→ What is being asked: Search the entries for the word "constraint" and pull out each line that has it.

→ Data section:

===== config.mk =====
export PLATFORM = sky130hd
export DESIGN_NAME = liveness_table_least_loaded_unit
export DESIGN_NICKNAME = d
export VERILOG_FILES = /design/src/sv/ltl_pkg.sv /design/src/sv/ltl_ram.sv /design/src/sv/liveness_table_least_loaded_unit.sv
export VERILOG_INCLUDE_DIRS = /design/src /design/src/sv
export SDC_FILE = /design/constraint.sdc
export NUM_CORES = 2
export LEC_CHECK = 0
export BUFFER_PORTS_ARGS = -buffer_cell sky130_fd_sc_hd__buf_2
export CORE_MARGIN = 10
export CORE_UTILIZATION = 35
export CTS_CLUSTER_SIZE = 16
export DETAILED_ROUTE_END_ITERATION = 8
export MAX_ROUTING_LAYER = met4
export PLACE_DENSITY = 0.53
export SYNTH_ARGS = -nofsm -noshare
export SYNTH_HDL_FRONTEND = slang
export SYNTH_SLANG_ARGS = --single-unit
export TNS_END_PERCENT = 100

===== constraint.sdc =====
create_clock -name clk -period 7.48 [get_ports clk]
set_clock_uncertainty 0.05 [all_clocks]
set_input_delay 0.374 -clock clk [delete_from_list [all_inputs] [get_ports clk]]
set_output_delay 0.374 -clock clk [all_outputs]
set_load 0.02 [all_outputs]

→ Your solution:
export SDC_FILE = /design/constraint.sdc
===== constraint.sdc =====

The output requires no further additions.